▶ Task item:
Of the records that follow, copy only the lines from the line containing "- clock power falls by 53%" to the line containing "MAX_FRAMES; n++) begin", both included, exactly as written.

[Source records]

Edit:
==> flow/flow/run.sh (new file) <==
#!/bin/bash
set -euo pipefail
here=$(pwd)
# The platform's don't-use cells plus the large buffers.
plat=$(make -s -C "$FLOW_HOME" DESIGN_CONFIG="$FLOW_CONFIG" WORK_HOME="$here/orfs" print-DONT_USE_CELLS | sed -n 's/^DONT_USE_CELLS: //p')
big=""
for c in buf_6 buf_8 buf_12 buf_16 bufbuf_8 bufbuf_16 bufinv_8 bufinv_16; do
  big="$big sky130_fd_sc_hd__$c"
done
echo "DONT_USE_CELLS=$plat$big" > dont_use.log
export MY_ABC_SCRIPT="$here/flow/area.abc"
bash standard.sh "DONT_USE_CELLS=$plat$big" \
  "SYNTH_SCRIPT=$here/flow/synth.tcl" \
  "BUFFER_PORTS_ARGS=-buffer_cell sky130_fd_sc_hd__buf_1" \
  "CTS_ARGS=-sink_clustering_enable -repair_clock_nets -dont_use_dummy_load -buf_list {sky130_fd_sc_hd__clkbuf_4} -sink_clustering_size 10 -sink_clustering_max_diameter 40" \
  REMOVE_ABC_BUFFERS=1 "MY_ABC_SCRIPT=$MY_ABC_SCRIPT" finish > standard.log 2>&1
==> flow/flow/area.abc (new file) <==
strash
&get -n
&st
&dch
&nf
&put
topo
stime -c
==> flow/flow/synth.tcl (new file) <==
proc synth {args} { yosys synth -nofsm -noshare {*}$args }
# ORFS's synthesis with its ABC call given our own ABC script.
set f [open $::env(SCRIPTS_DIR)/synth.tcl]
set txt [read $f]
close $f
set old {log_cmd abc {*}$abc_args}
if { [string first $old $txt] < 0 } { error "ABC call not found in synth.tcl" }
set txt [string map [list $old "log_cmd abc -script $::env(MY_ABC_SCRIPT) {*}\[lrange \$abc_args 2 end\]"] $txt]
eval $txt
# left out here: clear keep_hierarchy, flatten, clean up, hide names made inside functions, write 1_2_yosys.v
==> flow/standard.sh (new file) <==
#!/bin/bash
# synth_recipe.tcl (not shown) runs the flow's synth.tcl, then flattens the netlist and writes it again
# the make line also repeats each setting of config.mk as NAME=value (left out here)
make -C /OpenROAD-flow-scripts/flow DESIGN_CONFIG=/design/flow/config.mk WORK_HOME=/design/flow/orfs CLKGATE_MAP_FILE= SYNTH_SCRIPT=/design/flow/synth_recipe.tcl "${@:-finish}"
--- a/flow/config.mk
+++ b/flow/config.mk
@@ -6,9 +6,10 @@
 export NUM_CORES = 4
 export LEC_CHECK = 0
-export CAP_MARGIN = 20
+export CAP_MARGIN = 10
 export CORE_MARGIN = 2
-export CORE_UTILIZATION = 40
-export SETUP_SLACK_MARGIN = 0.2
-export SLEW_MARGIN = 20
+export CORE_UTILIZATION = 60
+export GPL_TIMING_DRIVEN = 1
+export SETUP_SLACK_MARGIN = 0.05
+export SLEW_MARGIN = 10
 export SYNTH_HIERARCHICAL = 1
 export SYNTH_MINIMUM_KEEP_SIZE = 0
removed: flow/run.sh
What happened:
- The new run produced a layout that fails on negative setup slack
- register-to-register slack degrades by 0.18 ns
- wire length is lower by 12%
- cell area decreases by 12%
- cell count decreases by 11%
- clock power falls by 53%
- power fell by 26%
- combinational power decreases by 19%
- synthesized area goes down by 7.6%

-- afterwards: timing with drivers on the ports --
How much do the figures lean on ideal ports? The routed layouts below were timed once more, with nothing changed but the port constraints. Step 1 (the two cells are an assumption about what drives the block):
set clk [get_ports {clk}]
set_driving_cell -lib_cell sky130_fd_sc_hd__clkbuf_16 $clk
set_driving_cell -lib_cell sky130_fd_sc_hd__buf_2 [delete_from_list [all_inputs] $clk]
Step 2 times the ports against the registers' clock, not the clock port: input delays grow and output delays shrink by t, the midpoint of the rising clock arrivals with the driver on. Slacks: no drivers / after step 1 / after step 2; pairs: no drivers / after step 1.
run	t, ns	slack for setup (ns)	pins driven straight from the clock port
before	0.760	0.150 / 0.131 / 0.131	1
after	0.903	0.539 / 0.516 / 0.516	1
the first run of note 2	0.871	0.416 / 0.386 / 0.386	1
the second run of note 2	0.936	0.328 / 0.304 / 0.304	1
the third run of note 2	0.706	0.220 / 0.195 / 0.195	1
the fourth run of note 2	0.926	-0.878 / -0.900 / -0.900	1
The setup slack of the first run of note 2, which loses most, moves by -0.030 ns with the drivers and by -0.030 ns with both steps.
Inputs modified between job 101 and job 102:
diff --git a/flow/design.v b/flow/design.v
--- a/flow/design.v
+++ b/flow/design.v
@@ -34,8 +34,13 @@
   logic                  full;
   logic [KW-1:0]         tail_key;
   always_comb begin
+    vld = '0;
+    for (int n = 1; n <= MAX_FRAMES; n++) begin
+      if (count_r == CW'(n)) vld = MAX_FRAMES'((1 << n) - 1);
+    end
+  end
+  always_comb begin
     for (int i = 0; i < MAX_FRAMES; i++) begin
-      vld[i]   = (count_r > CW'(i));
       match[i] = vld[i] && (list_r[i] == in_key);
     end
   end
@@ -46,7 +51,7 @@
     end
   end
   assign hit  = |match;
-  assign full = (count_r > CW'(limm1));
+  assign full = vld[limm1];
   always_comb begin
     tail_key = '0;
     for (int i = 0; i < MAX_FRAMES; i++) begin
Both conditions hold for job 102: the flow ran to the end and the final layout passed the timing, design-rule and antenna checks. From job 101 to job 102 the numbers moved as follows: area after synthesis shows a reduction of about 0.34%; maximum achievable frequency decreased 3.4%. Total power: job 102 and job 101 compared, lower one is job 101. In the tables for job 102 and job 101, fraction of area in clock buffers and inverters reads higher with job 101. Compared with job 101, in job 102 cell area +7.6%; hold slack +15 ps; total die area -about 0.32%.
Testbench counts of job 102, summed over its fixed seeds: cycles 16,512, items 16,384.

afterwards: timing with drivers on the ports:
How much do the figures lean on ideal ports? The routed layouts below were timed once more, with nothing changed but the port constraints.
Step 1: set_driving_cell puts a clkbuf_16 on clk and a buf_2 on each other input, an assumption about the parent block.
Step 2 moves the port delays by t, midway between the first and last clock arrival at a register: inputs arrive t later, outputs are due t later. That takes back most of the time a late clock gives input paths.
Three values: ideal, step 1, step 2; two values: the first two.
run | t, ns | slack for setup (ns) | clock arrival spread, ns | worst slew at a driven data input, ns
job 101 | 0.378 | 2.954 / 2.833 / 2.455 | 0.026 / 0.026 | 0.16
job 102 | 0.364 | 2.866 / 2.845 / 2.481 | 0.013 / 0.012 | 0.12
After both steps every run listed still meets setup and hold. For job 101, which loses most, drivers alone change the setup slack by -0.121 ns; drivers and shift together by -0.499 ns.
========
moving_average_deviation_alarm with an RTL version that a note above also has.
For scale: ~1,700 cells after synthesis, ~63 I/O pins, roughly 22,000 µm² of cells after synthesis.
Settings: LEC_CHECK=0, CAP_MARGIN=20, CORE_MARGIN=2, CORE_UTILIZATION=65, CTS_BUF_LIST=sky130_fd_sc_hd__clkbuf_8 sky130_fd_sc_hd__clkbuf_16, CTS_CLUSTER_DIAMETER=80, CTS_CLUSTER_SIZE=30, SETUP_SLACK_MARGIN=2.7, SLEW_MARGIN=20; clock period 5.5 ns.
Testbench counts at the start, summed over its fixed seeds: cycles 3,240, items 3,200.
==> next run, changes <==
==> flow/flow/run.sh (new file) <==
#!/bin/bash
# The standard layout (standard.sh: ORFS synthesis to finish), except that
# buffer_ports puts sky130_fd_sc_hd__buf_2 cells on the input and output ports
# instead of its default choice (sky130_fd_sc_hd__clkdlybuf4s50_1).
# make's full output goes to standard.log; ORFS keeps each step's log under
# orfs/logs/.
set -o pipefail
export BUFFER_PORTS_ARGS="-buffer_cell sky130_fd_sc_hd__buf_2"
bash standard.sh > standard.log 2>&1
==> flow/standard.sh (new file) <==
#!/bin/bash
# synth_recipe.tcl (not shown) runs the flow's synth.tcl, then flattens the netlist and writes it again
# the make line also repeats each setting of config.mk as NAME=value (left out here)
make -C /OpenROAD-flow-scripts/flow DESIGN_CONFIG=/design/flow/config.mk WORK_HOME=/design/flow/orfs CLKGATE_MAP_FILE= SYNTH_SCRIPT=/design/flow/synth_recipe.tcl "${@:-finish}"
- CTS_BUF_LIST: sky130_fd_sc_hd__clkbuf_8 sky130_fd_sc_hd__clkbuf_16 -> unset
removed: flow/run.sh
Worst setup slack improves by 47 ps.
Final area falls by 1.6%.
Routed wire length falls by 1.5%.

▶ Problem solution:
- clock power falls by 53%
- power fell by 26%
- combinational power decreases by 19%
- synthesized area goes down by 7.6%

-- afterwards: timing with drivers on the ports --
How much do the figures lean on ideal ports? The routed layouts below were timed once more, with nothing changed but the port constraints. Step 1 (the two cells are an assumption about what drives the block):
set clk [get_ports {clk}]
set_driving_cell -lib_cell sky130_fd_sc_hd__clkbuf_16 $clk
set_driving_cell -lib_cell sky130_fd_sc_hd__buf_2 [delete_from_list [all_inputs] $clk]
Step 2 times the ports against the registers' clock, not the clock port: input delays grow and output delays shrink by t, the midpoint of the rising clock arrivals with the driver on. Slacks: no drivers / after step 1 / after step 2; pairs: no drivers / after step 1.
run	t, ns	slack for setup (ns)	pins driven straight from the clock port
before	0.760	0.150 / 0.131 / 0.131	1
after	0.903	0.539 / 0.516 / 0.516	1
the first run of note 2	0.871	0.416 / 0.386 / 0.386	1
the second run of note 2	0.936	0.328 / 0.304 / 0.304	1
the third run of note 2	0.706	0.220 / 0.195 / 0.195	1
the fourth run of note 2	0.926	-0.878 / -0.900 / -0.900	1
The setup slack of the first run of note 2, which loses most, moves by -0.030 ns with the drivers and by -0.030 ns with both steps.
Inputs modified between job 101 and job 102:
diff --git a/flow/design.v b/flow/design.v
--- a/flow/design.v
+++ b/flow/design.v
@@ -34,8 +34,13 @@
   logic                  full;
   logic [KW-1:0]         tail_key;
   always_comb begin
+    vld = '0;
+    for (int n = 1; n <= MAX_FRAMES; n++) begin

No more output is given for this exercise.